Inhibition of microRNA‐129–2‐3p protects against refractory temporal lobe epilepsy by regulating GABRA1

Background Accumulating evidence demonstrates that certain microRNAs play critical roles in epileptogenesis. Our previous studies found microRNA (miR)‐129–2‐3p was induced in patients with refractory temporal lobe epilepsy (TLE). In this study, we aimed to explore the role of miR‐129–2‐3p in TLE pathogenesis.
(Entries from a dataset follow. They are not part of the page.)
This is an optimization exercise on Yosys and OpenROAD, whose aim is small area, a short achievable clock period and few clock cycles, not a production implementation. At most, simulation tests tie the RTL to the original design; equivalence was not proved. Power is estimated from default activity; no workload was simulated.

old:
==> module sw_ctrl, before the edit <==
module sw_ctrl
#(
    parameter int P_NUM_PE = 16
) (
    input  logic       i_clk,
    input  logic       i_rst,
    input  logic       i_job_req,
    output logic       o_job_ack,
    input  logic       i_sym_req,
    input  logic [1:0] i_sym_base,
    input  logic       i_sym_last,
    output logic       o_sym_ack,
    output logic       o_res_req,
    input  logic       i_res_ack,
    input  logic       i_stop,           
    input  logic       i_stop_now,       
    output logic       o_load,
    output logic       o_step_a,         
    output logic       o_step_b,         
    output logic       o_eval,           
    output logic [1:0] o_feed,
    output logic       o_feed_valid
);
    localparam logic [1:0] ST_IDLE  = 2'd0;
    localparam logic [1:0] ST_RUN   = 2'd1;
    localparam logic [1:0] ST_FLUSH = 2'd2;
    localparam logic [1:0] ST_RES   = 2'd3;
    logic [1:0] state;
    logic [3:0] flush_cnt;
    logic       a_last;          
    logic       b_last;
    logic       ev1;
    logic       ev1_last;
    logic       ev2;
    logic       ev2_last;
    logic       ev3_last;
    logic       job_take;
    logic       sym_take;
    logic       done;
    assign job_take = i_job_req && !o_job_ack &&
                      (state == ST_IDLE || (state == ST_RES && !o_res_req && !i_res_ack));
    assign sym_take = (state == ST_RUN) && i_sym_req && !o_sym_ack;
    assign done     = (state == ST_FLUSH) && (i_stop || i_stop_now || (o_eval && ev3_last));
    always_ff @(posedge i_clk or posedge i_rst) begin
        if (i_rst) begin
            state        <= ST_IDLE;
            o_job_ack    <= 1'b0;
            o_sym_ack    <= 1'b0;
            o_res_req    <= 1'b0;
            o_load       <= 1'b0;
            o_step_a     <= 1'b0;
            o_step_b     <= 1'b0;
            o_feed_valid <= 1'b0;
            a_last       <= 1'b0;
            b_last       <= 1'b0;
            ev1          <= 1'b0;
            ev1_last     <= 1'b0;
            ev2          <= 1'b0;
            ev2_last     <= 1'b0;
            o_eval       <= 1'b0;
            ev3_last     <= 1'b0;
            flush_cnt    <= '0;
        end else begin
            o_load   <= job_take;
            o_step_a <= 1'b0;
            a_last   <= 1'b0;
            o_step_b <= o_step_a;
            b_last   <= a_last;
            ev1      <= o_step_b && !o_load;
            ev1_last <= b_last;
            ev2      <= ev1 && !o_load;
            ev2_last <= ev1_last;
            o_eval   <= ev2 && !o_load;
            ev3_last <= ev2_last;
            if (job_take) begin
                o_job_ack <= 1'b1;
            end else if (o_job_ack && !i_job_req) begin
                o_job_ack <= 1'b0;
            end
            if (sym_take) begin
                o_sym_ack <= 1'b1;
            end else if (o_sym_ack && !i_sym_req) begin
                o_sym_ack <= 1'b0;
            end
            case (state)
                ST_IDLE: begin
                    if (job_take) begin
                        state <= ST_RUN;
                    end
                end
                ST_RUN: begin
                    if (sym_take) begin
                        o_step_a     <= 1'b1;
                        o_feed_valid <= 1'b1;
                        if (i_sym_last) begin
                            flush_cnt <= 4'(P_NUM_PE - 1);
                            state     <= ST_FLUSH;
                        end
                    end
                end
                ST_FLUSH: begin
                    if (done) begin
                        o_res_req <= 1'b1;
                        state     <= ST_RES;
                    end else if (!o_step_a && flush_cnt != 4'd0 && !i_stop) begin
                        o_step_a  <= 1'b1;
                        a_last    <= flush_cnt == 4'd1;
                        flush_cnt <= flush_cnt - 4'd1;
                    end
                    if (o_step_b) begin
                        o_feed_valid <= 1'b0;
                    end
                end
                default: begin   
                    if (o_res_req && i_res_ack) begin
                        o_res_req <= 1'b0;
                    end else if (job_take) begin
                        state <= ST_RUN;
                    end
                end
            endcase
        end
    end
    always_ff @(posedge i_clk) begin
        if (sym_take) begin
            o_feed <= i_sym_base;
        end
    end
endmodule
What follows belongs to an exercise in optimizing a design on an open flow for small area; a production flow would make more cautious choices. Function was checked by simulation only, so behaviour that the tests miss may differ from the original.

File: design.v
`timescale 1ns/100ps
package game_pkg;
  localparam int pad_bits = 12;               
  localparam int spawn_four_limit = 230;      
  localparam logic [7:0] lfsr_seed = 8'h69;
  localparam logic [3:0] max_tile = 4'd11;    
  localparam int btn_up    = 7;
  localparam int btn_down  = 6;
  localparam int btn_left  = 5;
  localparam int btn_right = 4;
  localparam logic [5:0] border_rgb = 6'b10_10_10;   
endpackage
`timescale 1ns/100ps
module pad_receiver (
  input  logic clk,
  input  logic rst_n,
  input  logic pmod_data,
  input  logic pmod_clk,
  input  logic pmod_latch,
  output logic [11:0] shift_reg,    
  output logic latch_rise           
);
  logic [1:0] data_sync;
  logic [1:0] clk_sync;
  logic [1:0] latch_sync;
  logic clk_prev;
  logic latch_prev;
  logic clk_rise;
  always_ff @(posedge clk or negedge rst_n) begin
    if (!rst_n) begin
      data_sync  <= 2'b11;
      clk_sync   <= 2'b11;
      latch_sync <= 2'b11;
      clk_prev   <= 1'b1;
      latch_prev <= 1'b1;
    end else begin
      data_sync  <= {data_sync[0], pmod_data};
      clk_sync   <= {clk_sync[0], pmod_clk};
      latch_sync <= {latch_sync[0], pmod_latch};
      clk_prev   <= clk_sync[1];
      latch_prev <= latch_sync[1];
    end
  end
  assign clk_rise   = clk_sync[1] & ~clk_prev;
  assign latch_rise = latch_sync[1] & ~latch_prev;
  always_ff @(posedge clk or negedge rst_n) begin
    if (!rst_n) begin
      shift_reg <= '1;
    end else if (clk_rise) begin
      shift_reg <= {shift_reg[10:0], data_sync[1]};
    end
  end
endmodule
`timescale 1ns/100ps
module move_detect (
  input  logic clk,
  input  logic rst_n,
  input  logic [11:0] shift_reg,
  input  logic latch_rise,
  output logic strobe,
  output logic [1:0] dir      
);
  logic [3:0] pad_dir;    
  logic [3:0] press;
  logic pend;
  assign press = shift_reg[7:4] & ~pad_dir & {4{~&shift_reg}};
  always_ff @(posedge clk or negedge rst_n) begin
    if (!rst_n) begin
      pad_dir <= 4'hf;
      pend    <= 1'b0;
      strobe  <= 1'b0;
      dir     <= 2'd0;
    end else begin
      pend   <= latch_rise & (|press);
      strobe <= pend;
      if (latch_rise) begin
        pad_dir <= shift_reg[7:4];
        dir     <= press[3] ? 2'd0 : press[2] ? 2'd1 : press[1] ? 2'd2 : 2'd3;
      end
    end
  end
endmodule
`timescale 1ns/100ps
module slide_line (
  input  logic [15:0] a,
  input  logic hold,         
  output logic [15:0] o,
  output logic chg           
);
  logic [3:0] a0, a1, a2, a3;
  logic n0, n1, n2, n3;
  logic [3:0] b0, b1, b2, b3;
  logic [3:0] p0, p1, p2, p3;
  logic two, one;
  logic m0, m1, m23;
  logic gap;
  assign {a3, a2, a1, a0} = a;
  assign n0 = hold | (|a0);
  assign n1 = hold | (|a1);
  assign n2 = hold | (|a2);
  assign n3 = hold | (|a3);
  assign b0 = n0 ? a0 : a1;
  assign b1 = n0 ? a1 : 4'd0;
  assign b2 = n2 ? a2 : a3;
  assign b3 = n2 ? a3 : 4'd0;
  assign two = n0 & n1;
  assign one = n0 ^ n1;
  assign p0 = (n0 | n1) ? b0 : b2;
  assign p1 = two ? b1 : one ? b2 : b3;
  assign p2 = two ? b2 : one ? b3 : 4'd0;
  assign p3 = two ? b3 : 4'd0;
  assign m0  = !hold && (p0 == p1) && (p1 != 4'd0) && !(p0[3] & p0[1] & p0[0]);
  assign m1  = !hold && !m0 && (p1 == p2) && (p2 != 4'd0) && !(p1[3] & p1[1] & p1[0]);
  assign m23 = !hold && !m1 && (p2 == p3) && (p3 != 4'd0) && !(p2[3] & p2[1] & p2[0]);
  assign o[3:0]   = p0 + {3'd0, m0};
  assign o[7:4]   = m0 ? p2 + {3'd0, m23} : p1 + {3'd0, m1};
  assign o[11:8]  = m0 ? (m23 ? 4'd0 : p3) : m1 ? p3 : p2 + {3'd0, m23};
  assign o[15:12] = (m0 | m1 | m23) ? 4'd0 : p3;
  assign gap = (!n0 & (n1 | n2 | n3)) | (!n1 & (n2 | n3)) | (!n2 & n3);
  assign chg = gap | m0 | m1 | m23;
endmodule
Method By bioinformatics, we predicted miR‐129–2‐3p may target the gene GABRA1 encoding the GABA type A receptor subunit alpha 1. Luciferase assay was used to investigate the regulation of miR‐129–2‐3p on GABRA1 3’UTR. The dynamic expression of miR‐129–2‐3p and GABRA1 mRNA and protein levels were measured in primary hippocampal neurons and a rat kainic acid (KA)‐induced seizure model by quantitative reverse transcription‐polymerase chain reaction (qPCR), Western blotting, and immunostaining. MiR‐129–2‐3p agomir and antagomir were utilized to explore their role in determining GABRA1 expression. The effects of targeting miR‐129–2‐3p and GABRA1 on epilepsy were assessed by electroencephalography (EEG) and immunostaining. Results Luciferase assay, qPCR, and Western blot results suggested GABRA1 as a direct target of miR‐129–2‐3p. MiR‐129–2‐3p level was significantly upregulated, whereas GABRA1 expression downregulated in KA‐treated rat primary hippocampal neurons and KA‐induced seizure model. In vivo knockdown of miR‐129–2‐3p by antagomir alleviated the seizure‐like EEG findings in accordance with the upregulation of GABRA1. Furthermore, the seizure‐suppressing effect of the antagomir was partly GABRA1 dependent. Conclusions The results suggested GABRA1 as a target of miR‐129–2‐3p in rat primary hippocampal neurons and a rat kainic acid (KA) seizure model. Silencing of miR‐129–2‐3p exerted a seizure‐suppressing effect in rats. MiR‐129–2‐3p/GABRA1 pathway may represent a potential target for the prevention and treatment of refractory epilepsy. Accumulating evidence demonstrates that certain microRNAs play critical roles in epileptogenesis. In this study, we found GABA type A receptor subunit alpha 1 (GABRA1) as a direct target of miR‐129–2‐3p, resulting in the downregulation of GABRA1 expression. Silencing of miR‐129–2‐3p exerted a seizure‐suppressing effect in KA‐induced seizure model, and miR‐129–2‐3p/GABRA1 pathway may represent a potential target of the prevention and treatment of refractory epilepsy.